Media across the area reported on the arrest and residents commented. I found a puzzling pattern in the comments; people can’t believe that “something like this” can happen in Naperville.
I’m surprised that so many area residents are surprised. Naperville may once have been a quaint, isolated little hamlet beside the DuPage River, but those days are long gone.
There are more than 145,000 people living here. Our neighbor, Aurora, is home to nearly 200,000 people. Together, the two cities comprise the largest metropolitan area outside of Chicago. So, while Naperville’s downtown is still quaint, our city is hardly a hamlet.
There are five public high schools serving more than 15,450 students in our two school districts. Call me a cynic, but there are bound to be drug problems with a teen population that large.
It’s comforting to think, as some who’ve commented on the heroin problem have, that “gangs from Chicago” are bringing the drugs to our children. According to the Naperville police, though, it’s our children who are going to the drugs. No one is forcing our children to do heroin; they want it so much they will hop on 88 and drive an hour to get it.
Heroin use caused seven deaths in Naperville last year. That’s a tragedy, no matter what age the victims were. But the focus on teen heroin use is obscuring a greater problem. Nationally, more of our children are smoking marijuana. In fact, while cigarette smoking is on the decline among teens, marijuana use is on the rise and what the kids are smoking is much more powerful than the stuff sold years ago.

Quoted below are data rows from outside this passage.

### config.mk
export PLATFORM = sky130hd
export DESIGN_NAME = imuscs_top
export DESIGN_NICKNAME = d
export VERILOG_FILES = /design/src/design/imuscs_pkg.sv /design/src/design/imuscs_top.sv
export SDC_FILE = /design/constraint.sdc
export NUM_CORES = 1
export LEC_CHECK = 0
export ABC_AREA = 1
export BUFFER_PORTS_ARGS = -buffer_cell sky130_fd_sc_hd__buf_2
export CAP_MARGIN = 20
export CORE_MARGIN = 3
export CORE_UTILIZATION = 54
export CTS_CLUSTER_DIAMETER = 150
export DETAILED_ROUTE_END_ITERATION = 12
export PLACE_DENSITY = 0.85
export SLEW_MARGIN = 20
export SYNTH_ARGS = -nofsm -noshare
export SYNTH_HDL_FRONTEND = slang
export SYNTH_SLANG_ARGS = --single-unit
### constraint.sdc
create_clock -name clk_sys_in -period 4.6 [get_ports clk_sys_in]
set_input_delay 0.23 -clock clk_sys_in [delete_from_list [all_inputs] [get_ports clk_sys_in]]
set_output_delay 0.23 -clock clk_sys_in [all_outputs]
set_load 0.1 [all_outputs]
### src/design/imuscs_pkg.sv
// constants, offsets and timing for the imu system control and status block
// How it works
// - command trigger bits start their function, then clear themselves when finished
// - command bit 7 halts sensing, reloads saved control settings, reruns start-up
// - command bit 3 copies user settings into the nonvolatile copy
// - command bits 2,1,0 latch dac, restore calibration, correct bias
// - sleep bit 8 enters normal sleep until a wake event
// - sleep ends on chip-select fall, reset-pin fall, or power cycle
// - sleep field 0x01..0xff sleeps that many half seconds
// - fixed read-only sixteen-bit product code
// - two read-only lot code words form one 32-bit lot value
// - unit number in bits 13:0, bits 15:14 read zero
// - write counter increments on every flash update, manual or after 1:0
// - misc bit 11 runs checksum, mismatch sets diagnostic bit 6
// - checksum takes 20 ms then its trigger bit clears
// - misc bit 10 runs self-test, reports bits 15:10 and 5, clears
// - misc bit 8 applies self-test stimulus while one
// - misc bit 7 enables gyro acceleration compensation, bit 6 percussion alignment
// - misc bits 2:0 enable, polarity, line of data-ready; reset 0x0006
// - flags read one for error; a read returns then clears them
// - persisting alarm and overrange errors set their flag again at the next sample end
// - flag 0 shows low supply and clears itself when supply recovers
// - flag 3 set when a transfer's clock edges are not a multiple of 16
// - flags 9,8 alarms, 4 overrange, 2 flash failure; 7 and 1 unused
// - sixteen-bit registers, low byte even address, written one byte at a time
// - a flash backup takes 75 ms
package imuscs_pkg;
  // register byte addresses (low byte)
  localparam logic [6:0] ADDR_NVM_COUNT  = 7'h00;
  localparam logic [6:0] ADDR_MISC       = 7'h34;
  localparam logic [6:0] ADDR_SLEEP      = 7'h3a;
  localparam logic [6:0] ADDR_DIAG       = 7'h3c;
  localparam logic [6:0] ADDR_GLOBAL     = 7'h3e;
  localparam logic [6:0] ADDR_LOT_FIRST  = 7'h52;
  localparam logic [6:0] ADDR_LOT_SECOND = 7'h54;
  localparam logic [6:0] ADDR_PRODUCT    = 7'h56;
  localparam logic [6:0] ADDR_UNIT       = 7'h58;

  // reset values and writable masks
  localparam logic [15:0] MISC_RESET     = 16'h0006;
  localparam logic [15:0] MISC_WR_MASK   = 16'h0dc7;
  localparam logic [7:0]  GLOBAL_WR_MASK = 8'h8f;
  localparam logic [15:0] UNIT_MASK      = 16'h3fff;
  localparam logic [15:0] DIAG_MASK      = 16'hff7d;

  // field positions
  localparam int unsigned GC_SWRESET  = 7;
  localparam int unsigned GC_FLASH    = 3;
  localparam int unsigned GC_DAC      = 2;
  localparam int unsigned GC_CAL      = 1;
  localparam int unsigned GC_BIAS     = 0;
  localparam int unsigned MC_CHECKSUM = 11;
  localparam int unsigned MC_SELFTEST = 10;
  localparam int unsigned MC_STIM     = 8;
  localparam int unsigned MC_ACC_COMP = 7;
  localparam int unsigned MC_PERC     = 6;
  localparam int unsigned MC_DR_EN    = 2;
  localparam int unsigned MC_DR_POL   = 1;
  localparam int unsigned MC_DR_SEL   = 0;
  localparam int unsigned SC_NORMAL   = 0; // bit 8 lands at bit 0 of the high byte
  localparam int unsigned DG_SUPPLY   = 0;
  localparam int unsigned DG_FLASH    = 2;
  localparam int unsigned DG_SPI      = 3;
  localparam int unsigned DG_RANGE    = 4;
  localparam int unsigned DG_ST_ANY   = 5;
  localparam int unsigned DG_CHECKSUM = 6;
  localparam int unsigned DG_ALARM1   = 8;
  localparam int unsigned DG_ALARM2   = 9;
  localparam int unsigned DG_ST_LO    = 10;

  // timing at the 20 MHz system clock
  localparam int unsigned CLK_KHZ      = 20_000;
  localparam int unsigned FLASH_MS     = 75;
  localparam int unsigned CHECKSUM_MS  = 20;
  localparam int unsigned HALF_SEC_MS  = 500;
  localparam int unsigned DR_PULSE_US  = 40;
  localparam int unsigned FLASH_CYC    = FLASH_MS * CLK_KHZ;
  localparam int unsigned CHECKSUM_CYC = CHECKSUM_MS * CLK_KHZ;
  localparam int unsigned HALF_SEC_CYC = HALF_SEC_MS * CLK_KHZ;
  localparam int unsigned DR_PULSE_CYC = (DR_PULSE_US * CLK_KHZ) / 1000;
  localparam int unsigned STARTUP_CYC  = 1000;
  localparam int unsigned SELFTEST_CYC = 1000;

  typedef enum logic [3:0] {
    SEQ_IDLE, SEQ_STARTUP, SEQ_FLASH, SEQ_CAL, SEQ_BIAS,
    SEQ_CHECKSUM, SEQ_SELFTEST, SEQ_SLEEP
  } imuscs_seq_type;
endpackage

The fastest growing drug problem, though, is abuse of prescription drugs. Most teens get their first prescription high free—from the medicine cabinet at home—but the cost gets steep when stealing is no longer practical. Heroin costs a lot less than prescription drugs and is actually easier to get.
More than one person responding to stories on our heroin problem felt the police needed to do more to keep drugs out of our children’s hands. To me, that smacks of scapegoating. Kids get drugs because they want them.
Parents are the first line of defense in keeping kids from wanting to get high. We have to stop being surprised that children here—or anywhere—are doing drugs. We need to start talking and keep talking. We can’t just sit the kids down one day, lay down the law and expect them to, as one parent I know said, “Never do drugs.” We need to do simple things together, like sitting down to dinner, that show our children we care about them and what they are doing.